* _DATA SUPPLIED_
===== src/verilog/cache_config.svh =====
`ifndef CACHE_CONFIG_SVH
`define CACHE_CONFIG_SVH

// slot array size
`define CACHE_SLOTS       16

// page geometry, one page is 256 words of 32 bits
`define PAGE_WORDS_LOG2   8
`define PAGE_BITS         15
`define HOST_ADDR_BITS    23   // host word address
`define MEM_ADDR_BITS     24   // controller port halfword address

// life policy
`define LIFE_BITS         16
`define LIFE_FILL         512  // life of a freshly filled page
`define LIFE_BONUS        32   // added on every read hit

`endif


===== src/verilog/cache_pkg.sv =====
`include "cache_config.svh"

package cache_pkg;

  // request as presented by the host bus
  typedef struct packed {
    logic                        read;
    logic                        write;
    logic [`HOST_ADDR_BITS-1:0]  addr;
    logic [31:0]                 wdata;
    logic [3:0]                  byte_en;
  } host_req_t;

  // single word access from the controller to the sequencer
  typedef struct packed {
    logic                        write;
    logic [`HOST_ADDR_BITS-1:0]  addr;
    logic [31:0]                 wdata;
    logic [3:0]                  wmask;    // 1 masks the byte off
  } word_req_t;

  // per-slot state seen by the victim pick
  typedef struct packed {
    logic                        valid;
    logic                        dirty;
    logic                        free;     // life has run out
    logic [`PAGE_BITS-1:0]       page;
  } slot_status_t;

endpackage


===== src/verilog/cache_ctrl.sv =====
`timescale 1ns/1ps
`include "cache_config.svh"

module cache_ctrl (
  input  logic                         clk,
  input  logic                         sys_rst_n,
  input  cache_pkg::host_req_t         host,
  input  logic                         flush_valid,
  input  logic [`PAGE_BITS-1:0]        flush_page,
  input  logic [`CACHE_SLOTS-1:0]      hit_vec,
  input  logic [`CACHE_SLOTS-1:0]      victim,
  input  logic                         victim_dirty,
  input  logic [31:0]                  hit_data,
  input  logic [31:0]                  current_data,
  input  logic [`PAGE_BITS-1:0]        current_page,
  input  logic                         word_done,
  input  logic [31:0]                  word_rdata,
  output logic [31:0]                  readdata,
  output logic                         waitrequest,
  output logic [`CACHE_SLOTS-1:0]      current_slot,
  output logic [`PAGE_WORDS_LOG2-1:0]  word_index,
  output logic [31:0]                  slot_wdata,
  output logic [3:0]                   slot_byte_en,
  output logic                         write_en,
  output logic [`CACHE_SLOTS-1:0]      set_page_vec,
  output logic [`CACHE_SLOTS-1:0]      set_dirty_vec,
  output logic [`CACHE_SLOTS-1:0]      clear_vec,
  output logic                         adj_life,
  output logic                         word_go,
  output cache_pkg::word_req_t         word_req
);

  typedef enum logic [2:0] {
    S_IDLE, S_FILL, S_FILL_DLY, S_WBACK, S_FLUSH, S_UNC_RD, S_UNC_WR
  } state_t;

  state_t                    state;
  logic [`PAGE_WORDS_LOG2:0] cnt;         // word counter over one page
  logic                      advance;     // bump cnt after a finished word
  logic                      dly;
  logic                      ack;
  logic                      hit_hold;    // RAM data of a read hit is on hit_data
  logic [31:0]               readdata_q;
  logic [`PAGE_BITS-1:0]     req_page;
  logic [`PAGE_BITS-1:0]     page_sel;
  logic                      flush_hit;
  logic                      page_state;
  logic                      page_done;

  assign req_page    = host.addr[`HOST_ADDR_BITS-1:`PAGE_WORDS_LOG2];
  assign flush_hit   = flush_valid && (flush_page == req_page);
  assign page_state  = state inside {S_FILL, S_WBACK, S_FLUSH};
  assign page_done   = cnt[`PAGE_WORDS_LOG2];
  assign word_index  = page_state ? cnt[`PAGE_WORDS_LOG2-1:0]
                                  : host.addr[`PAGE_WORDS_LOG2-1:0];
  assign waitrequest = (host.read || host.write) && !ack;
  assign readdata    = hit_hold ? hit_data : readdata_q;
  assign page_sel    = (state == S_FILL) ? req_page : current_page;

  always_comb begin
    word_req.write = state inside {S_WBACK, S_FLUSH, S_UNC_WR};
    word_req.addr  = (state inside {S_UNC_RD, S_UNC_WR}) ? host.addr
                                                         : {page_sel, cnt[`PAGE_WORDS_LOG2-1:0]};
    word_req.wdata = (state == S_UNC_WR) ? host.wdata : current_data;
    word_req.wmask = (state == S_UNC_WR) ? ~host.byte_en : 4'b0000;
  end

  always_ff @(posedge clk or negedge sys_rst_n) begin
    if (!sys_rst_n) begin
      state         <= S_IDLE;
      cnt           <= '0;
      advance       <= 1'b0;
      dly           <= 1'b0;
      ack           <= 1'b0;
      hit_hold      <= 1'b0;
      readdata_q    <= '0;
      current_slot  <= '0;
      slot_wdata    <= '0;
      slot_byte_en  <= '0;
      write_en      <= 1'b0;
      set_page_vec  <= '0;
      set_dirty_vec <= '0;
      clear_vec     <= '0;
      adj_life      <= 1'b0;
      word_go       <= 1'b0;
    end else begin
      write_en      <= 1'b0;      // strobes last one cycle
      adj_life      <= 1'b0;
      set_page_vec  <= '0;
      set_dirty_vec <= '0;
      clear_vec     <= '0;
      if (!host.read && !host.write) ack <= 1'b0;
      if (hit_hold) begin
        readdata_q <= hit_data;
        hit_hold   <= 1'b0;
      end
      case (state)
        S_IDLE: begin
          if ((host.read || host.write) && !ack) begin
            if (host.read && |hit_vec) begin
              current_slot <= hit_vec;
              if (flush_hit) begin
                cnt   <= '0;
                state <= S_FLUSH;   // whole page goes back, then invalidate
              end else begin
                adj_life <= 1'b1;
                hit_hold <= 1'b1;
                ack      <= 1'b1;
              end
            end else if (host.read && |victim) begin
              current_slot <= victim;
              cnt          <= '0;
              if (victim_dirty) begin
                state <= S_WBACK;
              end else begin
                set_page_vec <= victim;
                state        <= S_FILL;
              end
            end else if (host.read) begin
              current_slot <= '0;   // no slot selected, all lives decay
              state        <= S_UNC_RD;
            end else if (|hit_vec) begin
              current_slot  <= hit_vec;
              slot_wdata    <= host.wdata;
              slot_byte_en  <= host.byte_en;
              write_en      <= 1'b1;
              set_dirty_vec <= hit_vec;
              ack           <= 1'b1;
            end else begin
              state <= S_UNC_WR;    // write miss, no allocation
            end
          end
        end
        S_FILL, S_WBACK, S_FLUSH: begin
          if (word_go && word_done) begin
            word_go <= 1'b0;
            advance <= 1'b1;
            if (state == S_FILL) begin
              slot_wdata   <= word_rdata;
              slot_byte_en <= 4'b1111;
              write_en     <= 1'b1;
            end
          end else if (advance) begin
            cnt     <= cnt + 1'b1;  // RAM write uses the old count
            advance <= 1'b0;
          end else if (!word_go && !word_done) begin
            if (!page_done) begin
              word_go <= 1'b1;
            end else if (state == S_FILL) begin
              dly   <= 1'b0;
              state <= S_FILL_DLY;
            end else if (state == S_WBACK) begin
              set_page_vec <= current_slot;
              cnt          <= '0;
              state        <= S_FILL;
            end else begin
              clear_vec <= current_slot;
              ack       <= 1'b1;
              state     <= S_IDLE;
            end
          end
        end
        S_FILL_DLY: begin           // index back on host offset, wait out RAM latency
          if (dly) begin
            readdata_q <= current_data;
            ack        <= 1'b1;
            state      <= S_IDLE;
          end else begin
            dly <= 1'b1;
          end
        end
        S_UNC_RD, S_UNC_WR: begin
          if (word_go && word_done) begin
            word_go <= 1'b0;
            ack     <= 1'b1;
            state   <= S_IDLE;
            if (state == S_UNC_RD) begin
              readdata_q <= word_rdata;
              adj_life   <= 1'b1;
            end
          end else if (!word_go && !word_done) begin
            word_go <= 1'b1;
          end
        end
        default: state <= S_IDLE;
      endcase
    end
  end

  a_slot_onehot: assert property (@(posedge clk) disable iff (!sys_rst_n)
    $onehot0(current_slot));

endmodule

* _WORK REQUEST_
Wherever the word "wmask" appears in a line of the data above, copy that line.

* _RESPONSE_
    logic [3:0]                  wmask;    // 1 masks the byte off
    word_req.wmask = (state == S_UNC_WR) ? ~host.byte_en : 4'b0000;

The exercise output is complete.